Le norme sono precisate in un decalogo: la foto deve essere scattata rigorosamente all’interno e non all’esterno di un ufficio giudiziario, è obbligatorio indicare di quale tribunale si tratti, il soggetto deve essere abbigliato in maniera particolarmente elegante o trash, il volto non deve essere visibile, si può commentare ciò che indossa il soggetto ma non il suo aspetto fisico. Si può perfino concorrere al premio della settimana. 

Tanto per citare qualche esempio c’è l’avvocato in New Balance e calzino corto a Tivoli, le ciabattine da spiaggia e da Taranto uno slip fintroppo stringato che spunta dai jeans a vita bassa di una donna seduta in attesa. Da Modena giungono ritratti di unghie da strega. Immancabili i calzini bianchi e le riflessioni sui risvolti dei pantaloni. La crociata contro il trash coinvolge anche pois, righe, colori sgargianti e biancheria intima troppo in vista. 

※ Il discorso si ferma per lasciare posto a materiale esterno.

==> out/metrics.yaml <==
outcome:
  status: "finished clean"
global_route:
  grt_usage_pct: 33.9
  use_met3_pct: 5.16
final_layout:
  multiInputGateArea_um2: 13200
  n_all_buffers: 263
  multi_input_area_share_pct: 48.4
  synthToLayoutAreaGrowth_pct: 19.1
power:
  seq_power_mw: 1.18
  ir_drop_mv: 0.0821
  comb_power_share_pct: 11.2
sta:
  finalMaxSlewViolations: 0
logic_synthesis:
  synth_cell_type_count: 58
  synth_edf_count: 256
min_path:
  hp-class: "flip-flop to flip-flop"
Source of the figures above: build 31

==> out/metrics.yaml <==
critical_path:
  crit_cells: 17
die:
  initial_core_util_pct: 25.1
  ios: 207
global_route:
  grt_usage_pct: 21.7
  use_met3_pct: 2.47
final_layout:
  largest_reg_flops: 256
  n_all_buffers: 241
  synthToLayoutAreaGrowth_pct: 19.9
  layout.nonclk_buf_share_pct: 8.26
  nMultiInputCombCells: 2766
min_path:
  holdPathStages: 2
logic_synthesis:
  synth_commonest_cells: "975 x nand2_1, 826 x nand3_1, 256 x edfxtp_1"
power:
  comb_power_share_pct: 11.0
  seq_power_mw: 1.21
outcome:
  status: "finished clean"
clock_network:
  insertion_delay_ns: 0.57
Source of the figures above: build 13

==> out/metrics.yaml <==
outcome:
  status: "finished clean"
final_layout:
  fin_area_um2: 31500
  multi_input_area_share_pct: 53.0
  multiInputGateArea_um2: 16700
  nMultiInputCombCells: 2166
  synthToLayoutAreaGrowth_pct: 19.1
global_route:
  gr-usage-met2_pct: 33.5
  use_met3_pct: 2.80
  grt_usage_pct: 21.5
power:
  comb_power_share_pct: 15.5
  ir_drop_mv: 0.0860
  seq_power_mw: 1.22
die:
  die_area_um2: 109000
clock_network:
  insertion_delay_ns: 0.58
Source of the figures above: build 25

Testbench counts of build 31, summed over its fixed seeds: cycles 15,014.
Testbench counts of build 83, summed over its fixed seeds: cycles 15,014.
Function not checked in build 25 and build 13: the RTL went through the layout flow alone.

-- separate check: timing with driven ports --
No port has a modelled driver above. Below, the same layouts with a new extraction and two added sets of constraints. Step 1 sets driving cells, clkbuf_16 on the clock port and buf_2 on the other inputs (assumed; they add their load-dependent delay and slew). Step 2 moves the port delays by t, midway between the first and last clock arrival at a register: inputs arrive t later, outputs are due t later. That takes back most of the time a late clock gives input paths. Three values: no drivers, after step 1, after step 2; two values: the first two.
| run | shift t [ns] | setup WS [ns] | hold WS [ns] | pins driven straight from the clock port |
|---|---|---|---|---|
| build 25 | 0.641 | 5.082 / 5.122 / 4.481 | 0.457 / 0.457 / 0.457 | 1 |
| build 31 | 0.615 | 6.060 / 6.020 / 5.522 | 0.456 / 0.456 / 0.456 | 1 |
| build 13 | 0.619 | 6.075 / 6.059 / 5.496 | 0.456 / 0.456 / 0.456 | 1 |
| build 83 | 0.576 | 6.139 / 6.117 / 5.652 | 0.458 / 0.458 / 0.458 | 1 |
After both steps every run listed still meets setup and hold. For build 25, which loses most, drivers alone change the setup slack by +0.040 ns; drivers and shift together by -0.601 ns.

Brindisi ha il suo posticino al sole, a metà fra lo chic e lo choc. Lecce l’uomo “delle angurie” in pantaloncini sopra il ginocchio. Ma va ricordato che agli uffici giudiziari di Brindisi spetta un primato, antesignani della censura fashion.

All’inizio dell’estate 2014, l’allora presidente del Tribunale, Francesco Giardino, aveva firmato una nota in cui fissava disposizioni rigide in materia di look. Le direttive sono ancora in vigore, affisse all’ingresso dell’edificio: «L’ingresso non è consentito a persone vestite in modo non decoroso». E per decoroso si intende, con «pantaloncini, salvo che costituiscano elementi di divisa degli appartenenti alle forze armate, vestiti eccessivamente scollati o trasparenti, minigonne ciabattine infradito». 
Le regole vengono fatte rispettare. Pena il divieto d’accesso in tribunale. Da qualche tempo c’è uno spauracchio aggiuntivo: la gogna social.